A Game of Hot Pumpkin, or How I Was Left Holding the Chinese Remainder

In a game of Hot Pumpkin with $61$ people, the players count off clockwise upward from $1$ to $N$, eliminating the $N$th player and then then beginning again with the player to the left of the most recently eliminated. The integer value of $N$ is mutually agreed upon prior to beginning the game.

I start and say $1$, with the first eliminated player sitting $18$ spots to my left. Then Ricky starts up the next round and the person $31$ spots to her left is eliminated next. Zach both begins and is eliminated in the third round.

Based on the first three eliminations, what is the smallest value of $N$?
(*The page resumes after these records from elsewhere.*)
### config.mk
export PLATFORM = sky130hd
export DESIGN_NAME = hyper_eot_classifier_flat
export DESIGN_NICKNAME = d
export VERILOG_FILES = /design/src/rtl/hyper_evt_pkg.sv /design/src/rtl/hyper_eot_classifier_if.sv /design/src/rtl/hyper_dir_fifo.sv /design/src/rtl/hyper_eot_classifier.sv /design/src/flat_wrapper.sv
export SDC_FILE = /design/constraint.sdc
export NUM_CORES = 1
export LEC_CHECK = 0
export ABC_AREA = 0
export BUFFER_PORTS_ARGS = -buffer_cell sky130_fd_sc_hd__buf_2
export CAP_MARGIN = 10
export CORE_MARGIN = 3
export CORE_UTILIZATION = 60
export DETAILED_ROUTE_END_ITERATION = 8
export PLACE_DENSITY = 0.82
export SYNTH_ARGS = -nofsm -noshare
export SYNTH_HDL_FRONTEND = slang
export SYNTH_SLANG_ARGS = --single-unit
### constraint.sdc
create_clock -name sys_clk_i -period 7.3 [get_ports sys_clk_i]
set_input_delay 0.73 -clock sys_clk_i [delete_from_list [all_inputs] [get_ports sys_clk_i]]
set_output_delay 0.73 -clock sys_clk_i [all_outputs]
set_load 0.005 [all_outputs]
### src/rtl/hyper_evt_pkg.sv
// ============================================================================
// Module      : hyper_evt_pkg
// Description : Shared transfer-direction tag type for the HyperBus EOT logic.
// Revision    : 1.0 - initial release
// ============================================================================
`default_nettype none

package hyper_evt_pkg;

    typedef enum logic {
        DIR_WR = 1'b0,
        DIR_RD = 1'b1
    } hyper_dir_e;

    // Direction reported when an EOT arrives with nothing queued
    localparam hyper_dir_e HYPER_DEFAULT_DIR = DIR_WR;

endpackage

`default_nettype wire

### src/rtl/hyper_eot_classifier_if.sv
// ============================================================================
// Module      : hyper_eot_classifier_if
// Description : Start/EOT inputs and event/status outputs of the classifier.
// Revision    : 1.0 - initial release
// ============================================================================
`default_nettype none

interface hyper_eot_classifier_if #(
    parameter int NB_CH = 2,
    parameter int DEPTH = 4,
    parameter int CNT_W = $clog2(DEPTH + 1)
);
    logic [NB_CH-1:0]       clr_i;
    logic [NB_CH-1:0]       rx_start_i;
    logic [NB_CH-1:0]       tx_start_i;
    logic [NB_CH-1:0]       eot_i;
    logic [NB_CH-1:0]       evt_rd_eot_o;
    logic [NB_CH-1:0]       evt_wr_eot_o;
    logic [NB_CH*CNT_W-1:0] pending_o;
    logic [NB_CH-1:0]       err_ovf_o;
    logic [NB_CH-1:0]       err_unf_o;

    modport master (
        output clr_i, rx_start_i, tx_start_i, eot_i,
        input  evt_rd_eot_o, evt_wr_eot_o, pending_o, err_ovf_o, err_unf_o
    );

    modport slave (
        input  clr_i, rx_start_i, tx_start_i, eot_i,
        output evt_rd_eot_o, evt_wr_eot_o, pending_o, err_ovf_o, err_unf_o
    );
endinterface

`default_nettype wire

### src/rtl/hyper_dir_fifo.sv
// ============================================================================
// Module      : hyper_dir_fifo
// Description : Single-channel two-push/one-pop direction tag FIFO with flush.
// Revision    : 1.0 - initial release
// ============================================================================
`default_nettype none

module hyper_dir_fifo
    import hyper_evt_pkg::*;
#(
    parameter int DEPTH = 4
) (
    input  wire logic                         sys_clk_i,
    input  wire logic                         rstn_i,
    input  wire logic                         flush_i,
    input  wire logic                         push_rd_i,
    input  wire logic                         push_wr_i,
    input  wire logic                         pop_i,
    output logic                              evt_vld_o,
    output hyper_dir_e                        evt_dir_o,
    output logic                              unf_o,
    output logic                              ovf_o,
    output logic [$clog2(DEPTH+1)-1:0]        count_o
);

    localparam int CNT_W = $clog2(DEPTH + 1);
    localparam int PTR_W = $clog2(DEPTH);
    localparam logic [CNT_W:0]   c_depth   = (CNT_W+1)'(DEPTH);
    localparam logic [PTR_W-1:0] c_ptr_max = PTR_W'(DEPTH - 1);

    hyper_dir_e       r_tags [DEPTH];
    logic [CNT_W-1:0] r_count;
    logic [PTR_W-1:0] r_rd_ptr;
    logic [PTR_W-1:0] r_wr_ptr;

    logic             w_empty;
    logic             w_pop;
    logic             w_pop_ok;
    logic             w_rd_ok;
    logic             w_wr_ok;
    logic [CNT_W:0]   w_free;
    logic [PTR_W-1:0] w_slot1;
    logic [PTR_W-1:0] w_slot_wr;

    // Explicit wrap so that non power-of-two depths work
    function automatic logic [PTR_W-1:0] ptr_inc(input logic [PTR_W-1:0] p);
        return (p == c_ptr_max) ? '0 : p + PTR_W'(1);
    endfunction

    always_comb begin
        w_empty   = (r_count == '0);
        w_pop     = pop_i & ~flush_i;
        w_pop_ok  = w_pop & ~w_empty;
        w_free    = c_depth - {1'b0, r_count} + {{CNT_W{1'b0}}, w_pop_ok};
        w_rd_ok   = push_rd_i & ~flush_i & (w_free != '0);
        w_wr_ok   = push_wr_i & ~flush_i & (w_free > {{CNT_W{1'b0}}, w_rd_ok});
        w_slot1   = ptr_inc(r_wr_ptr);
        w_slot_wr = w_rd_ok ? w_slot1 : r_wr_ptr;
    end

    always_ff @(posedge sys_clk_i) begin
        if (!rstn_i || flush_i) begin
            r_count  <= '0;
            r_rd_ptr <= '0;
            r_wr_ptr <= '0;
        end else begin
            r_count <= r_count
                     + {{(CNT_W-1){1'b0}}, w_rd_ok}
                     + {{(CNT_W-1){1'b0}}, w_wr_ok}
                     - {{(CNT_W-1){1'b0}}, w_pop_ok};
            if (w_pop_ok)
                r_rd_ptr <= ptr_inc(r_rd_ptr);
            if (w_rd_ok && w_wr_ok)
                r_wr_ptr <= ptr_inc(w_slot1);
            else if (w_rd_ok || w_wr_ok)
                r_wr_ptr <= w_slot1;
        end
    end

    // Tag storage needs no reset: occupancy decides what is valid
    always_ff @(posedge sys_clk_i) begin
        if (w_rd_ok)
            r_tags[r_wr_ptr] <= DIR_RD;
        if (w_wr_ok)
            r_tags[w_slot_wr] <= DIR_WR;
    end

    assign evt_vld_o = w_pop;
    assign evt_dir_o = w_empty ? HYPER_DEFAULT_DIR : r_tags[r_rd_ptr];
    assign unf_o     = w_pop & w_empty;
    assign ovf_o     = (push_rd_i & ~flush_i & ~w_rd_ok) | (push_wr_i & ~flush_i & ~w_wr_ok);
    assign count_o   = r_count;

endmodule

`default_nettype wire

### src/rtl/hyper_eot_classifier.sv
// ============================================================================
// Module      : hyper_eot_classifier
// Description : Per-channel read/write EOT classifier driven by tag FIFOs.
// Revision    : 1.0 - initial release
// ============================================================================
`default_nettype none

module hyper_eot_classifier
    import hyper_evt_pkg::*;
#(
    parameter int NB_CH = 2,
    parameter int DEPTH = 4,
    parameter int CNT_W = $clog2(DEPTH + 1)
) (
    input  wire logic                 sys_clk_i,
    input  wire logic                 rstn_i,
    hyper_eot_classifier_if.slave     hyper_if
);

    logic [NB_CH-1:0] w_evt_rd;
    logic [NB_CH-1:0] w_evt_wr;
    logic [NB_CH-1:0] w_unf;
    logic [NB_CH-1:0] w_ovf;

    logic [NB_CH-1:0] r_evt_rd;
    logic [NB_CH-1:0] r_evt_wr;
    logic [NB_CH-1:0] r_err_ovf;
    logic [NB_CH-1:0] r_err_unf;

    for (genvar c = 0; c < NB_CH; c++) begin : g_ch
        logic       w_vld;
        hyper_dir_e w_dir;

        hyper_dir_fifo #(
            .DEPTH (DEPTH)
        ) u_fifo (
            .sys_clk_i (sys_clk_i),
            .rstn_i    (rstn_i),
            .flush_i   (hyper_if.clr_i[c]),
            .push_rd_i (hyper_if.rx_start_i[c]),
            .push_wr_i (hyper_if.tx_start_i[c]),
            .pop_i     (hyper_if.eot_i[c]),
            .evt_vld_o (w_vld),
            .evt_dir_o (w_dir),
            .unf_o     (w_unf[c]),
            .ovf_o     (w_ovf[c]),
            .count_o   (hyper_if.pending_o[c*CNT_W +: CNT_W])
        );

        assign w_evt_rd[c] = w_vld & (w_dir == DIR_RD);
        assign w_evt_wr[c] = w_vld & (w_dir == DIR_WR);
    end

    // FIFO strobes are already masked by flush; only the sticky bits need clearing
    always_ff @(posedge sys_clk_i) begin
        if (!rstn_i) begin
            r_evt_rd  <= '0;
            r_evt_wr  <= '0;
            r_err_ovf <= '0;
            r_err_unf <= '0;
        end else begin
            r_evt_rd  <= w_evt_rd;
            r_evt_wr  <= w_evt_wr;
            r_err_ovf <= (r_err_ovf | w_ovf) & ~hyper_if.clr_i;
            r_err_unf <= (r_err_unf | w_unf) & ~hyper_if.clr_i;
        end
    end

    assign hyper_if.evt_rd_eot_o = r_evt_rd;
    assign hyper_if.evt_wr_eot_o = r_evt_wr;
    assign hyper_if.err_ovf_o    = r_err_ovf;
    assign hyper_if.err_unf_o    = r_err_unf;

endmodule

`default_nettype wire

### src/flat_wrapper.sv
// flat-port wrapper written by rule: the top's interface ports become plain ports
module hyper_eot_classifier_flat import hyper_evt_pkg::*;
#(
    parameter int NB_CH = 2,
    parameter int DEPTH = 4,
    parameter int CNT_W = $clog2(DEPTH + 1)
)
  (sys_clk_i, rstn_i, hyper_if_clr_i, hyper_if_rx_start_i, hyper_if_tx_start_i, hyper_if_eot_i, hyper_if_evt_rd_eot_o, hyper_if_evt_wr_eot_o, hyper_if_pending_o, hyper_if_err_ovf_o, hyper_if_err_unf_o);
  hyper_eot_classifier_if #(.NB_CH(NB_CH), .DEPTH(DEPTH), .CNT_W(CNT_W)) hyper_if_i ();
  input  wire logic sys_clk_i;
  input  wire logic rstn_i;
  input wire logic [$bits(hyper_if_i.clr_i)-1:0] hyper_if_clr_i;
  input wire logic [$bits(hyper_if_i.rx_start_i)-1:0] hyper_if_rx_start_i;
  input wire logic [$bits(hyper_if_i.tx_start_i)-1:0] hyper_if_tx_start_i;
  input wire logic [$bits(hyper_if_i.eot_i)-1:0] hyper_if_eot_i;
  output wire logic [$bits(hyper_if_i.evt_rd_eot_o)-1:0] hyper_if_evt_rd_eot_o;
  output wire logic [$bits(hyper_if_i.evt_wr_eot_o)-1:0] hyper_if_evt_wr_eot_o;
  output wire logic [$bits(hyper_if_i.pending_o)-1:0] hyper_if_pending_o;
  output wire logic [$bits(hyper_if_i.err_ovf_o)-1:0] hyper_if_err_ovf_o;
  output wire logic [$bits(hyper_if_i.err_unf_o)-1:0] hyper_if_err_unf_o;
  assign hyper_if_i.clr_i = hyper_if_clr_i;
  assign hyper_if_i.rx_start_i = hyper_if_rx_start_i;
  assign hyper_if_i.tx_start_i = hyper_if_tx_start_i;
  assign hyper_if_i.eot_i = hyper_if_eot_i;
  assign hyper_if_evt_rd_eot_o = hyper_if_i.evt_rd_eot_o;
  assign hyper_if_evt_wr_eot_o = hyper_if_i.evt_wr_eot_o;
  assign hyper_if_pending_o = hyper_if_i.pending_o;
  assign hyper_if_err_ovf_o = hyper_if_i.err_ovf_o;
  assign hyper_if_err_unf_o = hyper_if_i.err_unf_o;
  hyper_eot_classifier #(.NB_CH(NB_CH), .DEPTH(DEPTH), .CNT_W(CNT_W)) u_core (.sys_clk_i(sys_clk_i), .rstn_i(rstn_i), .hyper_if(hyper_if_i));
endmodule
# Word level (Yosys, flattened, before mapping)
# Memories as Yosys holds them, arrays and structs flattened. A register that Yosys moved wholly into a read port is not among the register bits.
# Index checks and enable logic that the tools add are counted.
# totals
ff_bits	22
memories	2
in_bits	10
output_inout_bits	14
ramBits	8
# op_classes
eq_ne	6
n_mux	26
n_reduce_logical	13
bitwise_logic	39
order_cmp	2
add_sub_neg	16
# mem_list
name	words	word_bits	rd	rd_clocked_by_memory_dff	write_ports	line_no	source
u_core.g_ch[0].u_fifo.r_tags	4	1	1	1	2	hyper_dir_fifo.sv:31	hyper_dir_e r_tags [DEPTH];
u_core.g_ch[1].u_fifo.r_tags	4	1	1	1	2	hyper_dir_fifo.sv:31	
# op_table
operator	n
$mux W2	16
$and A1 B1 Y1	22
$add A2 B1 Y2 const B	6
$add A3 B1 Y3	4
$eq A2 B2 Y1 const B	6
$mux W1	10
$not A1 Y1	10
$add A4 B1 Y4	2
$gt A4 B1 Y1	2
$reduce_bool A4 Y1	2
$sub A3 B3 Y4 const A	2
$logic_not A3 Y1	2
$sub A3 B1 Y3	2
$and A2 B2 Y2	2
$logic_or A1 B1 Y1	4
$or A2 B2 Y2	2
$reduce_bool A2 Y1	2
$logic_and A1 B1 Y1	2
$not A2 Y2	1
$or A1 B1 Y1	2
$logic_not A1 Y1	1

# Depth between registers and ports, before layout
# Gate-level depths: netlist of the first run.
# depth
depth_word	13
mapped_depth	14
depth_no_buf	14

# Modules after synthesis
# Synthesis of the first run repeated with hierarchy kept, for this count alone.
# hier_totals
hier_cells	216
area_unflattened_um2	2029.4
# modules_own_cells
module	cells_per_inst	instances	seq_area_each_um2	area_each_um2
hyper_dir_fifo	96	2	260.2	899.6
hyper_eot_classifier	24	1	160.2	230.2

# Worst setup path before layout of the first run
# Ideal clock, no wire load.
# synth_timing
path_type	input -> register
startpoint	input hyper_if_clr_i[1]
endpoint	register u_core.g_ch[1].u_fifo.r_count[2]
path_buffers	0
required_ns	7.179
path_slack_ns	3.940
setup_ns	0.121
stages	13
arrival_ns	3.238
cell_sequence	nor3b_1 > inv_1 > ha_1 > inv_1 > ha_1 > nor2b_1 > o21ai_2 > nand2_1 > xnor2_1 > fa_1 > fa_1 > xnor2_1 > nor2_1
# synth_via
elab_chain_len	10
elab_cells_between_ends	14
cone_classes	4 x add/sub; 1 x order compare; 7 x bitwise; 2 x reduce/logical
# synth_rtl
element	line_no	source
start, declared	flat_wrapper.sv:12	input wire logic [$bits(hyper_if_i.clr_i)-1:0] hyper_if_clr_i;
$not A1 Y1	hyper_dir_fifo.sv:52, hyper_dir_fifo.sv:55, hyper_dir_fifo.sv:56	
$and A1 B1 Y1	hyper_dir_fifo.sv:52	w_pop = pop_i & ~flush_i;
$and A1 B1 Y1	hyper_dir_fifo.sv:53	w_pop_ok = w_pop & ~w_empty;
$add A4 B1 Y4	hyper_dir_fifo.sv:54	w_free = c_depth - {1'b0, r_count} + {{CNT_W{1'b0}}, w_pop_ok};
$reduce_bool A4 Y1	hyper_dir_fifo.sv:55	w_rd_ok = push_rd_i & ~flush_i & (w_free != '0);
$and A1 B1 Y1	hyper_dir_fifo.sv:55	
$gt A4 B1 Y1	hyper_dir_fifo.sv:56	w_wr_ok = push_wr_i & ~flush_i & (w_free > {{CNT_W{1'b0}}, w_rd_ok});
$and A1 B1 Y1	hyper_dir_fifo.sv:56	
$add A3 B1 Y3	hyper_dir_fifo.sv:69	+ {{(CNT_W-1){1'b0}}, w_wr_ok}
$sub A3 B1 Y3	hyper_dir_fifo.sv:70	- {{(CNT_W-1){1'b0}}, w_pop_ok};
end signal, assigned	hyper_dir_fifo.sv:67	r_count <= r_count
end, declared	hyper_dir_fifo.sv:32	logic [CNT_W-1:0] r_count;
# Parallel ways exist; a longest one is shown, timed or not.
# A chain may end at the register's enable or synchronous reset.

# Worst setup path after layout of the first run
# layout_timing
startpoint	register u_core.g_ch[1].u_fifo.r_count[2]
endpoint	register u_core.g_ch[1].u_fifo.r_count[2]
# layout_via
elab_chain_len	10
elab_cells_between_ends	12
cone_classes	5 x add/sub; 1 x order compare; 4 x bitwise; 2 x reduce/logical
# layout_rtl
element	line_no
branches (longest 9 deep; another with $sub A3 B3 Y4)	n/a
$sub A3 B1 Y3 *	hyper_dir_fifo.sv:70
# Every way passes the cells marked *.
This game sets up as an example of the Chinese remainder theorem, which states that the system of congruences involved in this game, namely $$\begin{align*} N & \equiv 19 \mod 61 \\ N & \equiv 32 \mod 60 \\ N & \equiv 1 \mod 59,\end{align*}$$ has a single unique solution in $\mathbb{Z}_{59 \cdot 60 \cdot 61} = \mathbb{Z}_{215940}.$

For any two congruences, $N \equiv a_1 \mod n_1$ and $N \equiv a_2 \mod n_2,$ with $\text{gcd}(n_1,n_2) = 1,$ we can use Euclidean algorithm to calculate the integer solution to $$m_1 n_1 + m_2 n_1 = 1$$ that is asserted by B\'{e}zout's identity. From here, we note that $$N = a_1 m_2 n_2 + a_2 m_1 n_1 \mod n_1 \cdot n_2$$ is a solution to both congruences.
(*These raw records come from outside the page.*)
[src/rtl/uart_pkg.sv]
// Shared UART definitions: frame-format defaults, FSM state encoding and
// counter sizing helpers used by both uart_tx and uart_rx.
package uart_pkg;

  localparam int NB_DATA_BITS_DEF = 8;
  localparam int OVERSAMPLE_DEF   = 16;
  localparam int SB_TICK_DEF      = 16;

  typedef enum logic [1:0] {
    ST_IDLE  = 2'd0,
    ST_START = 2'd1,
    ST_DATA  = 2'd2,
    ST_STOP  = 2'd3
  } uart_state_e;

  function automatic int max_int(input int a, input int b);
    return (a > b) ? a : b;
  endfunction

  // Counter width for values 0..n-1, never narrower than one bit.
  function automatic int cnt_width(input int n);
    return (n > 1) ? $clog2(n) : 1;
  endfunction

endpackage

[src/rtl/uart_tx.sv]
// UART transmitter: start bit, NB_DATA_BITS data bits LSB first, one stop bit,
// all timed in baud_tick pulses.
//
// state | meaning
// IDLE  | line high, waiting for tx_start
// START | driving start bit (0) for OVERSAMPLE ticks
// DATA  | driving shift register bit 0, one bit per OVERSAMPLE ticks
// STOP  | driving stop bit (1) for SB_TICK ticks, tx_done on exit
module uart_tx
  import uart_pkg::*;
#(
  parameter int NB_DATA_BITS = NB_DATA_BITS_DEF,
  parameter int OVERSAMPLE   = OVERSAMPLE_DEF,
  parameter int SB_TICK      = SB_TICK_DEF
) (
  input  logic                    clk,
  input  logic                    i_rst,
  input  logic                    baud_tick,
  input  logic [NB_DATA_BITS-1:0] tx_data_in,
  input  logic                    tx_start,
  output logic                    tx,
  output logic                    tx_busy,
  output logic                    tx_done
);

  localparam int TICK_W = cnt_width(max_int(OVERSAMPLE, SB_TICK));
  localparam int BIT_W  = cnt_width(NB_DATA_BITS);

  localparam logic [TICK_W-1:0] OS_LAST  = TICK_W'(OVERSAMPLE - 1);
  localparam logic [TICK_W-1:0] SB_LAST  = TICK_W'(SB_TICK - 1);
  localparam logic [BIT_W-1:0]  BIT_LAST = BIT_W'(NB_DATA_BITS - 1);

  uart_state_e              state_q, state_d;
  logic [TICK_W-1:0]        tick_q, tick_d;
  logic [BIT_W-1:0]         bit_q, bit_d;
  logic [NB_DATA_BITS-1:0]  shreg_q, shreg_d;
  logic                     tx_q, tx_d;

  always_ff @(posedge clk) begin
    if (!i_rst) begin
      state_q <= ST_IDLE;
      tick_q  <= '0;
      bit_q   <= '0;
      shreg_q <= '0;
      tx_q    <= 1'b1;
    end else begin
      state_q <= state_d;
      tick_q  <= tick_d;
      bit_q   <= bit_d;
      shreg_q <= shreg_d;
      tx_q    <= tx_d;
    end
  end

  always_comb begin
    state_d = state_q;
    tick_d  = tick_q;
    bit_d   = bit_q;
    shreg_d = shreg_q;
    tx_d    = tx_q;
    tx_done = 1'b0;
    case (state_q)
      ST_IDLE: begin
        tx_d = 1'b1;
        if (tx_start) begin
          shreg_d = tx_data_in;
          tick_d  = '0;
          bit_d   = '0;
          tx_d    = 1'b0;
          state_d = ST_START;
        end
      end
      ST_START: begin
        if (baud_tick) begin
          if (tick_q == OS_LAST) begin
            tick_d  = '0;
            tx_d    = shreg_q[0];
            state_d = ST_DATA;
          end else begin
            tick_d = tick_q + TICK_W'(1);
          end
        end
      end
      ST_DATA: begin
        if (baud_tick) begin
          if (tick_q == OS_LAST) begin
            tick_d  = '0;
            shreg_d = shreg_q >> 1;
            if (bit_q == BIT_LAST) begin
              bit_d   = '0;
              tx_d    = 1'b1;
              state_d = ST_STOP;
            end else begin
              bit_d = bit_q + BIT_W'(1);
              tx_d  = shreg_d[0];
            end
          end else begin
            tick_d = tick_q + TICK_W'(1);
          end
        end
      end
      ST_STOP: begin
        if (baud_tick) begin
          if (tick_q == SB_LAST) begin
            tick_d  = '0;
            state_d = ST_IDLE;
            // Suppressed when reset lands on the final stop tick: the frame is aborted.
            tx_done = i_rst;
          end else begin
            tick_d = tick_q + TICK_W'(1);
          end
        end
      end
      default: state_d = ST_IDLE;
    endcase
  end

  assign tx      = tx_q;
  assign tx_busy = (state_q != ST_IDLE);

endmodule

[config.mk]
export PLATFORM = sky130hd
export DESIGN_NAME = uart_tx
export DESIGN_NICKNAME = d
export VERILOG_FILES = /design/src/rtl/uart_pkg.sv /design/src/rtl/uart_tx.sv
export SDC_FILE = /design/constraint.sdc
export NUM_CORES = 1
export LEC_CHECK = 0
export CAP_MARGIN = 0
export CELL_PAD_IN_SITES_DETAIL_PLACEMENT = 1
export CELL_PAD_IN_SITES_GLOBAL_PLACEMENT = 2
export CORE_ASPECT_RATIO = 1.1
export CORE_UTILIZATION = 33
export DETAILED_ROUTE_END_ITERATION = 16
export GPL_TIMING_DRIVEN = 0
export PLACE_DENSITY = 0.74
export SETUP_SLACK_MARGIN = 0.3
export SLEW_MARGIN = 20
export SYNTH_ARGS = -nofsm -noshare
export SYNTH_HDL_FRONTEND = slang
export SYNTH_SLANG_ARGS = --single-unit
[constraint.sdc]
create_clock -name clk -period 1.8 [get_ports clk]
set_input_delay 0.36 -clock clk [delete_from_list [all_inputs] [get_ports clk]]
set_output_delay 0.36 -clock clk [all_outputs]
set_load 0.03 [all_outputs]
So in particular, we see that $(m_1, m_2) = (1, -1)$ is a solution to $61m_1 + 60m_2 = 1$ and hence $$N = 19 \cdot (-1) \cdot 60 + 32 \cdot 1 \cdot 61 \mod 61 \cdot 60 = 812 \mod 3660$$ is a solution to the first two congruences of our game of Hot Pumpkin.
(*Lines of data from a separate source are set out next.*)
==> config.mk <==
export PLATFORM = sky130hd
export DESIGN_NAME = uart_cmd_ctrl
export DESIGN_NICKNAME = d
export VERILOG_FILES = /design/src/rtl/uart_cmd_ctrl.sv
export SDC_FILE = /design/constraint.sdc
export NUM_CORES = 1
export LEC_CHECK = 0
export CAP_MARGIN = 0
export CORE_MARGIN = 2
export CORE_UTILIZATION = 40
export DETAILED_ROUTE_END_ITERATION = 6
export PLACE_DENSITY = 0.57
export SLEW_MARGIN = 20
export SYNTH_ARGS = -nofsm -noshare
export SYNTH_HDL_FRONTEND = slang
export SYNTH_SLANG_ARGS = --single-unit
==> constraint.sdc <==
create_clock -name clk_i -period 3.85 [get_ports clk_i]
set_input_delay 1.155 -clock clk_i [delete_from_list [all_inputs] [get_ports clk_i]]
set_output_delay 1.155 -clock clk_i [all_outputs]
set_load 0.03 [all_outputs]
Continuing onward, we can use the extended Euclidean algorithm to find that the solution to $3660m_1 + 59m_2 = 1$ is $(m_1, m_2) = (-29, 1799).$ This gives the smallest possible solution to all three congruences as $$\begin{align*}N &= 812 \cdot 1799 \cdot 59 + 1 \cdot (-29) \cdot 3660 \mod 3660 \cdot 59\\ &= 86080352 \mod 215940 \equiv 136232.\end{align*}$$